Another thing many people do not know is that (in my unit and probably others) you are able to request a laptop from the IT guys (WTISS (Air Force)) and keep it for the duration of the program you are taking. Many say 10 - 30 days but I just told them what I was using it for and have had it for over a year now. I've shared this information and two other people have received them as well. Saves some of you from going out and buying a new laptop or computer for online courses.


----------



## TCM621 (30 Aug 2018)

Question for the brain trust re education reimbursment.

CBI 210.80 states:


> 210.80 - Tuition Fees, Books and Instruments - Officers and Non-Commissioned Members of the Regular Force at Canadian Military Colleges, Universities, Academic Institutes or Courses not within the Canadian Forces
> 
> 210.80(1) (Application) This instruction applies to an officer or non-commissioned member of the Regular Force who is in receipt of pay and allowances, or who is in receipt of an allowance under CBI 205.461 (Maternity and Parental Allowances), and who is enrolled in an authorized full-time or part-time course subsidized by the Canadian Forces, but it does not apply to a member who is authorized to accept a scholarship.
> 
> ...



If I read this right, approval of an ILP is merely an administrative process. As long as the paper work is correct, and you check all the correct boxes, it will be approved.


----------



## mariomike (30 Aug 2018)

Tcm621 said:
			
		

> If I read this right, approval of an ILP is merely an administrative process.



Regarding ILP,

All things Individual Learning Plan/ILP (merged) 
https://army.ca/forums/threads/27773.25


----------



## Blackadder1916 (30 Aug 2018)

Tcm621 said:
			
		

> Question for the brain trust re education reimbursment.
> 
> CBI 210.80 states:
> If I read this right, approval of an ILP is merely an administrative process. As long as the paper work is correct, and you check all the correct boxes, it will be approved.



If you are referring to "education reimbursement" then CBI 210.80 is not the reference you should be looking at. 
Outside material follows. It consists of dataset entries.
<file path="src/rtl/vw_pkg.sv">
// Package: shared types and helpers for the virtual wire link.
// Assumes: nothing beyond the 1800-2017 language.
package vw_pkg;

    // Which sub-interval of a phase the link is in.
    typedef enum logic {
        IV_EVAL = 1'b0,
        IV_COMM = 1'b1
    } interval_e;

    // Width of an index that must count to n-1, never below one bit.
    function automatic int unsigned idx_bits(input int unsigned n);
        return (n <= 1) ? 1 : $clog2(n);
    endfunction

endpackage

</file>
<file path="src/rtl/vw_sched.sv">
// Module: vw_sched
// Produces the static phase schedule. It counts fast-clock cycles inside
// a phase, steps the phase number, and decodes the load, communicate,
// end-of-phase and emulation-tick strobes from those two counters.
// Assumes: EVAL_CYC >= 1 and K >= 1, so a phase is at least two cycles.
module vw_sched
    import vw_pkg::*;
#(
    parameter int unsigned NPH      = 4,
    parameter int unsigned K        = 4,
    parameter int unsigned EVAL_CYC = 2,
    parameter int unsigned PW       = 2,
    parameter int unsigned SW       = 3
) (
    input  logic          clk,
    input  logic          rst_n,
    output logic [PW-1:0] phase_o,
    output interval_e     ival_o,
    output logic          load_o,
    output logic          last_o,
    output logic          tick_o
);

    localparam int unsigned PLEN = EVAL_CYC + K;

    logic [SW-1:0] sub_q;
    logic [PW-1:0] phase_q;

    // Purpose: advance the sub-cycle counter and wrap the phase number.
    always_ff @(posedge clk) begin
        if (!rst_n) begin
            sub_q   <= '0;
            phase_q <= '0;
        end else if (sub_q == SW'(PLEN - 1)) begin
            sub_q   <= '0;
            phase_q <= (phase_q == PW'(NPH - 1)) ? '0 : phase_q + 1'b1;
        end else begin
            sub_q   <= sub_q + 1'b1;
        end
    end

    // Purpose: decode interval and strobes from the counters.
    always_comb begin
        ival_o  = (sub_q >= SW'(EVAL_CYC)) ? IV_COMM : IV_EVAL;
        load_o  = (sub_q == SW'(EVAL_CYC - 1));
        last_o  = (sub_q == SW'(PLEN - 1));
        tick_o  = last_o && (phase_q == PW'(NPH - 1));
        phase_o = phase_q;
    end

endmodule

</file>
<file path="src/rtl/vw_tx_loop.sv">
// Module: vw_tx_loop
// Outgoing shift loop. It loads the slice of the current phase in parallel
// on the load strobe, then shifts it out least significant bit first
// while communication is enabled. The wire is held low outside
// communication.
// Assumes: K >= 2; the load strobe never coincides with communication.
module vw_tx_loop
#(
    parameter int unsigned NPH = 4,
    parameter int unsigned K   = 4,
    parameter int unsigned PW  = 2
) (
    input  logic             clk,
    input  logic             rst_n,
    input  logic [NPH*K-1:0] tx_vec,
    input  logic [PW-1:0]    phase,
    input  logic             load,
    input  logic             comm,
    output logic             wire_o
);

    logic [K-1:0] slice;
    logic [K-1:0] sreg_q;

    // Purpose: select the slice scheduled for the current phase.
    always_comb begin
        slice = '0;
        for (int p = 0; p < int'(NPH); p++) begin
            if (phase == PW'(p)) slice = tx_vec[p*K +: K];
        end
    end

    // Purpose: parallel load, then shift toward bit 0 during communication.
    always_ff @(posedge clk) begin
        if (!rst_n) begin
            sreg_q <= '0;
        end else if (load) begin
            sreg_q <= slice;
        end else if (comm) begin
            sreg_q <= {1'b0, sreg_q[K-1:1]};
        end
    end

    // Purpose: drive the wire only inside communication intervals.
    always_comb wire_o = comm & sreg_q[0];

endmodule

</file>
<file path="src/rtl/vw_rx_loop.sv">
// Module: vw_rx_loop
// Incoming shift loop. It shifts the wire in at the top while communication
// is enabled. At the end of a phase it copies the completed word into
// that phase's slice of the received vector, which then holds until
// the same phase comes round again.
// Assumes: K >= 2; last is high only in a communication cycle.
module vw_rx_loop
#(
    parameter int unsigned NPH = 4,
    parameter int unsigned K   = 4,
    parameter int unsigned PW  = 2
) (
    input  logic             clk,
    input  logic             rst_n,
    input  logic             wire_i,
    input  logic [PW-1:0]    phase,
    input  logic             comm,
    input  logic             last,
    output logic [NPH*K-1:0] rx_vec
);

    logic [K-1:0] rsh_q;
    logic [K-1:0] rsh_nxt;

    // Purpose: next shift word, with the newest bit entering at the top.
    always_comb rsh_nxt = {wire_i, rsh_q[K-1:1]};

    // Purpose: accumulate bits during communication.
    always_ff @(posedge clk) begin
        if (!rst_n) begin
            rsh_q <= '0;
        end else if (comm) begin
            rsh_q <= rsh_nxt;
        end
    end

    for (genvar p = 0; p < NPH; p++) begin : g_slot
        logic [K-1:0] hold_q;

        // Purpose: latch the completed word at the end of phase p.
        always_ff @(posedge clk) begin
            if (!rst_n) begin
                hold_q <= '0;
            end else if (last && (phase == PW'(p))) begin
                hold_q <= rsh_nxt;
            end
        end

        assign rx_vec[p*K +: K] = hold_q;
    end

endmodule

</file>
<file path="src/rtl/vw_link.sv">
// Module: vw_link (top)
// One partition's end of a phase-scheduled virtual wire. It ties together
// the schedule, the outgoing loop and the incoming loop.
// Assumes: NPH >= 1, K >= 2, EVAL_CYC >= 1; the far partition runs the
// same schedule in lock-step from the same reset.
module vw_link
    import vw_pkg::*;
#(
    parameter int unsigned NPH      = 4,
    parameter int unsigned K        = 4,
    parameter int unsigned EVAL_CYC = 2
) (
    input  logic                           clk,
    input  logic                           rst_n,
    input  logic [NPH*K-1:0]               tx_vec,
    input  logic                           wire_in,
    output logic                           wire_out,
    output logic [NPH*K-1:0]               rx_vec,
    output logic [idx_bits(NPH)-1:0]       phase_idx,
    output logic                           comm_en,
    output logic                           emu_tick
);

    localparam int unsigned PW = idx_bits(NPH);
    localparam int unsigned SW = idx_bits(EVAL_CYC + K);

    interval_e     ival;
    logic          load;
    logic          last;
    logic [PW-1:0] phase;

    vw_sched #(.NPH(NPH), .K(K), .EVAL_CYC(EVAL_CYC), .PW(PW), .SW(SW)) u_sched (
        .clk    (clk),
        .rst_n  (rst_n),
        .phase_o(phase),
        .ival_o (ival),
        .load_o (load),
        .last_o (last),
        .tick_o (emu_tick)
    );

    // Purpose: the enable gates both shifting and capture.
    always_comb comm_en = (ival == IV_COMM);

    vw_tx_loop #(.NPH(NPH), .K(K), .PW(PW)) u_tx (
        .clk   (clk),
        .rst_n (rst_n),
        .tx_vec(tx_vec),
        .phase (phase),
        .load  (load),
        .comm  (comm_en),
        .wire_o(wire_out)
    );

    vw_rx_loop #(.NPH(NPH), .K(K), .PW(PW)) u_rx (
        .clk   (clk),
        .rst_n (rst_n),
        .wire_i(wire_in),
        .phase (phase),
        .comm  (comm_en),
        .last  (last),
        .rx_vec(rx_vec)
    );

    assign phase_idx = phase;

endmodule

</file>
http://www.forces.gc.ca/en/training-paid-education/education-reimbursement.page


> Education Reimbursement
> 
> The Canadian Armed Forces (CAF) recognizes that education is the best investment an organization can make toward the development of its members. Military personnel who upgrade their education not only can keep up with the latest technologies but enhance their critical thinking skills and develop innovative responses to a myriad of issues.
> 
> ...


----------



## TCM621 (30 Aug 2018)

Blackadder1916 said:
			
		

> If you are referring to "education reimbursement" then CBI 210.80 is not the reference you should be looking at.
> 
> http://www.forces.gc.ca/en/training-paid-education/education-reimbursement.page



From CF Mil Per inst 17/04 ( Old Adm HR Mill inst):



> Approval Authority
> This Instruction is issued by ADM (HR-Mil) under the financial authority provided in CBI 210.80.




They both are relevant.


----------



## TheSnake (26 Oct 2018)

Is it true that if the course, is less than a year (half a year). It will not count, towards the education plan?


----------



## kev994 (27 Oct 2018)

Sounds like a question for your BPSO. I have used it to write some piloting exams, took me a couple hours. The rules are constantly changing so ymmv.


----------



## Mediman14 (26 Nov 2018)

My apologies if this is the wrong board. I am 6 months away from 3b release. I am applying to do some courses and get approved thru ILP(s). However, one of the courses ends three weeks after my release. I mention this to my CoC who said for me to get SISIP to pay for that and have ILP for the other. I have never heard of having both at the same time, is this even a thing?
The other suggestion was to scrap the ILP, just do the SISIP way!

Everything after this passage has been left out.